▸ TASK REQUIREMENTS: Return, from the material below, each line in which the word "completion" is present.

▸ DATA SECTION:

--- config.mk ---
export PLATFORM = sky130hd
export DESIGN_NAME = s2mm_burst_ctrl_flat
export DESIGN_NICKNAME = d
export VERILOG_FILES = /design/src/rtl/s2mm_burst_ctrl_if.sv /design/src/rtl/s2mm_burst_ctrl.sv /design/src/flat_wrapper.sv
export SDC_FILE = /design/constraint.sdc
export NUM_CORES = 1
export LEC_CHECK = 0
export CAP_MARGIN = 20
export CORE_AREA = 3 3 150 108
export DETAILED_ROUTE_END_ITERATION = 16
export DIE_AREA = 0 0 153 111
export PLACE_DENSITY = 0.92
export RECOVER_POWER = 100
export SETUP_SLACK_MARGIN = 0.1
export SYNTH_ARGS = -nofsm -noshare
export SYNTH_HDL_FRONTEND = slang
export SYNTH_SLANG_ARGS = --single-unit
--- constraint.sdc ---
create_clock -name clk -period 5.75 [get_ports clk]
set_input_delay 1.15 -clock clk [delete_from_list [all_inputs] [get_ports clk]]
set_output_delay 1.15 -clock clk [all_outputs]
set_load 0.02 [all_outputs]
--- src/rtl/s2mm_burst_ctrl_if.sv ---
// Control-plane, burst-command and write-completion signals of s2mm_burst_ctrl.
// slave is the sequencer side, master is the control plane / datapath side.
interface s2mm_burst_ctrl_if #(
  parameter int LEN_W = 24
);
  logic             ctrl_start;
  logic [31:0]      ctrl_base_addr;
  logic [LEN_W-1:0] ctrl_len;
  logic             ctrl_abort;
  logic             ctrl_busy;
  logic             ctrl_done;
  logic [1:0]       ctrl_status;
  logic [LEN_W-1:0] ctrl_xfer_cnt;
  logic             cmd_valid;
  logic             cmd_ready;
  logic [31:0]      cmd_addr;
  logic [7:0]       cmd_len;
  logic             wb_done;
  logic [8:0]       wb_beats;
  logic             wb_last;

  modport slave (
    input  ctrl_start, ctrl_base_addr, ctrl_len, ctrl_abort,
    input  cmd_ready, wb_done, wb_beats, wb_last,
    output ctrl_busy, ctrl_done, ctrl_status, ctrl_xfer_cnt,
    output cmd_valid, cmd_addr, cmd_len
  );

  modport master (
    output ctrl_start, ctrl_base_addr, ctrl_len, ctrl_abort,
    output cmd_ready, wb_done, wb_beats, wb_last,
    input  ctrl_busy, ctrl_done, ctrl_status, ctrl_xfer_cnt,
    input  cmd_valid, cmd_addr, cmd_len
  );
endinterface

--- src/rtl/s2mm_burst_ctrl.sv ---
// Splits one S2MM buffer descriptor into AXI write-burst commands and reports completion.
// Define S2MM_BURST_CTRL_4K_SPLIT_EN to keep every burst inside one 4 KB page.
module s2mm_burst_ctrl #(
  parameter int MAX_BURST       = 16,
  parameter int MAX_OUTSTANDING = 4,
  parameter int LEN_W           = 24
) (
  input logic              clk,
  input logic              rst_n,
  s2mm_burst_ctrl_if.slave bus
);

  typedef enum logic [2:0] {IDLE, CALC, ISSUE, DRAIN, DONE} state_e;

  localparam logic [1:0] StFull  = 2'b00;
  localparam logic [1:0] StEop   = 2'b01;
  localparam logic [1:0] StAbort = 2'b10;
  localparam logic [1:0] StErr   = 2'b11;

  state_e           state_q, state_d;
  logic [31:0]      cur_addr_q, cur_addr_d;
  logic [LEN_W-1:0] remaining_q, remaining_d;
  logic [LEN_W-1:0] xfer_cnt_q, xfer_cnt_d;
  logic [3:0]       outstanding_q, outstanding_d;
  logic             eop_q, eop_d;
  logic             abort_q, abort_d;
  logic [1:0]       status_q, status_d;
  logic [31:0]      cmd_addr_q, cmd_addr_d;
  logic [7:0]       cmd_len_q, cmd_len_d;
  logic [8:0]       burst_q, burst_d;

  logic             cmd_valid;
  logic             handshake;
  logic             active;
  logic             wb_ok;
  logic             eop_ev;
  logic             abort_ev;
  logic             stop;
  logic [8:0]       burst_calc;
  logic [LEN_W-1:0] rem_after;

  assign cmd_valid = (state_q == ISSUE) && (outstanding_q < 4'(MAX_OUTSTANDING));
  assign handshake = cmd_valid && bus.cmd_ready;
  assign active    = (state_q == CALC) || (state_q == ISSUE) || (state_q == DRAIN);
  assign wb_ok     = bus.wb_done && active;
  assign eop_ev    = wb_ok && bus.wb_last;
  // Once eop is recorded, a late abort no longer overrides the end-of-packet status.
  assign abort_ev  = bus.ctrl_abort &&
                     ((state_q == CALC) || (state_q == ISSUE) || ((state_q == DRAIN) && !eop_q));
  assign stop      = eop_q || abort_q || eop_ev || abort_ev;
  assign rem_after = remaining_q - LEN_W'(burst_q);

`ifdef S2MM_BURST_CTRL_4K_SPLIT_EN
  logic [12:0] beats_to_4k;

  // 13-bit difference so that a page-aligned address yields 1024 beats, not 0.
  always_comb begin
    beats_to_4k = (13'd4096 - {1'b0, cur_addr_q[11:0]}) >> 2;
    burst_calc  = (remaining_q > LEN_W'(MAX_BURST)) ? 9'(MAX_BURST) : remaining_q[8:0];
    if ({4'b0000, burst_calc} > beats_to_4k) begin
      burst_calc = beats_to_4k[8:0];
    end
  end
`else
  always_comb begin
    burst_calc = (remaining_q > LEN_W'(MAX_BURST)) ? 9'(MAX_BURST) : remaining_q[8:0];
  end
`endif

  always_comb begin
    state_d       = state_q;
    cur_addr_d    = cur_addr_q;
    remaining_d   = remaining_q;
    xfer_cnt_d    = xfer_cnt_q;
    outstanding_d = outstanding_q;
    eop_d         = eop_q;
    abort_d       = abort_q;
    status_d      = status_q;
    cmd_addr_d    = cmd_addr_q;
    cmd_len_d     = cmd_len_q;
    burst_d       = burst_q;

    if (handshake && !wb_ok) begin
      outstanding_d = outstanding_q + 4'd1;
    end else if (!handshake && wb_ok && (outstanding_q != 4'd0)) begin
      outstanding_d = outstanding_q - 4'd1;
    end
    if (wb_ok) begin
      xfer_cnt_d = xfer_cnt_q + LEN_W'(bus.wb_beats);
    end
    if (eop_ev) begin
      eop_d = 1'b1;
    end
    if (abort_ev) begin
      abort_d = 1'b1;
    end

    case (state_q)
      IDLE: begin
        if (bus.ctrl_start) begin
          cur_addr_d  = {bus.ctrl_base_addr[31:2], 2'b00};
          remaining_d = bus.ctrl_len;
          eop_d       = 1'b0;
          abort_d     = 1'b0;
          if ((bus.ctrl_len == '0) || (bus.ctrl_base_addr[1:0] != 2'b00)) begin
            status_d = StErr;
            state_d  = DONE;
          end else begin
            xfer_cnt_d = '0;
            state_d    = CALC;
          end
        end
      end
      CALC: begin
        if (stop) begin
          state_d = DRAIN;
        end else begin
          burst_d    = burst_calc;
          cmd_addr_d = cur_addr_q;
          cmd_len_d  = 8'(burst_calc - 9'd1);
          state_d    = ISSUE;
        end
      end
      ISSUE: begin
        if (handshake) begin
          cur_addr_d  = cur_addr_q + {21'b0, burst_q, 2'b00};
          remaining_d = rem_after;
          state_d     = ((rem_after == '0) || stop) ? DRAIN : CALC;
        end else if (stop) begin
          state_d = DRAIN;
        end
      end
      DRAIN: begin
        if (outstanding_d == 4'd0) begin
          state_d  = DONE;
          status_d = abort_d ? StAbort : (eop_d ? StEop : StFull);
        end
      end
      DONE: begin
        state_d = IDLE;
      end
      default: begin
        state_d = IDLE;
      end
    endcase
  end

  always_ff @(posedge clk or negedge rst_n) begin
    if (!rst_n) begin
      state_q       <= IDLE;
      cur_addr_q    <= '0;
      remaining_q   <= '0;
      xfer_cnt_q    <= '0;
      outstanding_q <= '0;
      eop_q         <= 1'b0;
      abort_q       <= 1'b0;
      status_q      <= '0;
      cmd_addr_q    <= '0;
      cmd_len_q     <= '0;
      burst_q       <= '0;
    end else begin
      state_q       <= state_d;
      cur_addr_q    <= cur_addr_d;
      remaining_q   <= remaining_d;
      xfer_cnt_q    <= xfer_cnt_d;
      outstanding_q <= outstanding_d;
      eop_q         <= eop_d;
      abort_q       <= abort_d;
      status_q      <= status_d;
      cmd_addr_q    <= cmd_addr_d;
      cmd_len_q     <= cmd_len_d;
      burst_q       <= burst_d;
    end
  end

  assign bus.ctrl_busy     = (state_q != IDLE);
  assign bus.ctrl_done     = (state_q == DONE);
  assign bus.ctrl_status   = status_q;
  assign bus.ctrl_xfer_cnt = xfer_cnt_q;
  assign bus.cmd_valid     = cmd_valid;
  assign bus.cmd_addr      = cmd_addr_q;
  assign bus.cmd_len       = cmd_len_q;

endmodule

▸ RESULT:
// Control-plane, burst-command and write-completion signals of s2mm_burst_ctrl.
// Splits one S2MM buffer descriptor into AXI write-burst commands and reports completion.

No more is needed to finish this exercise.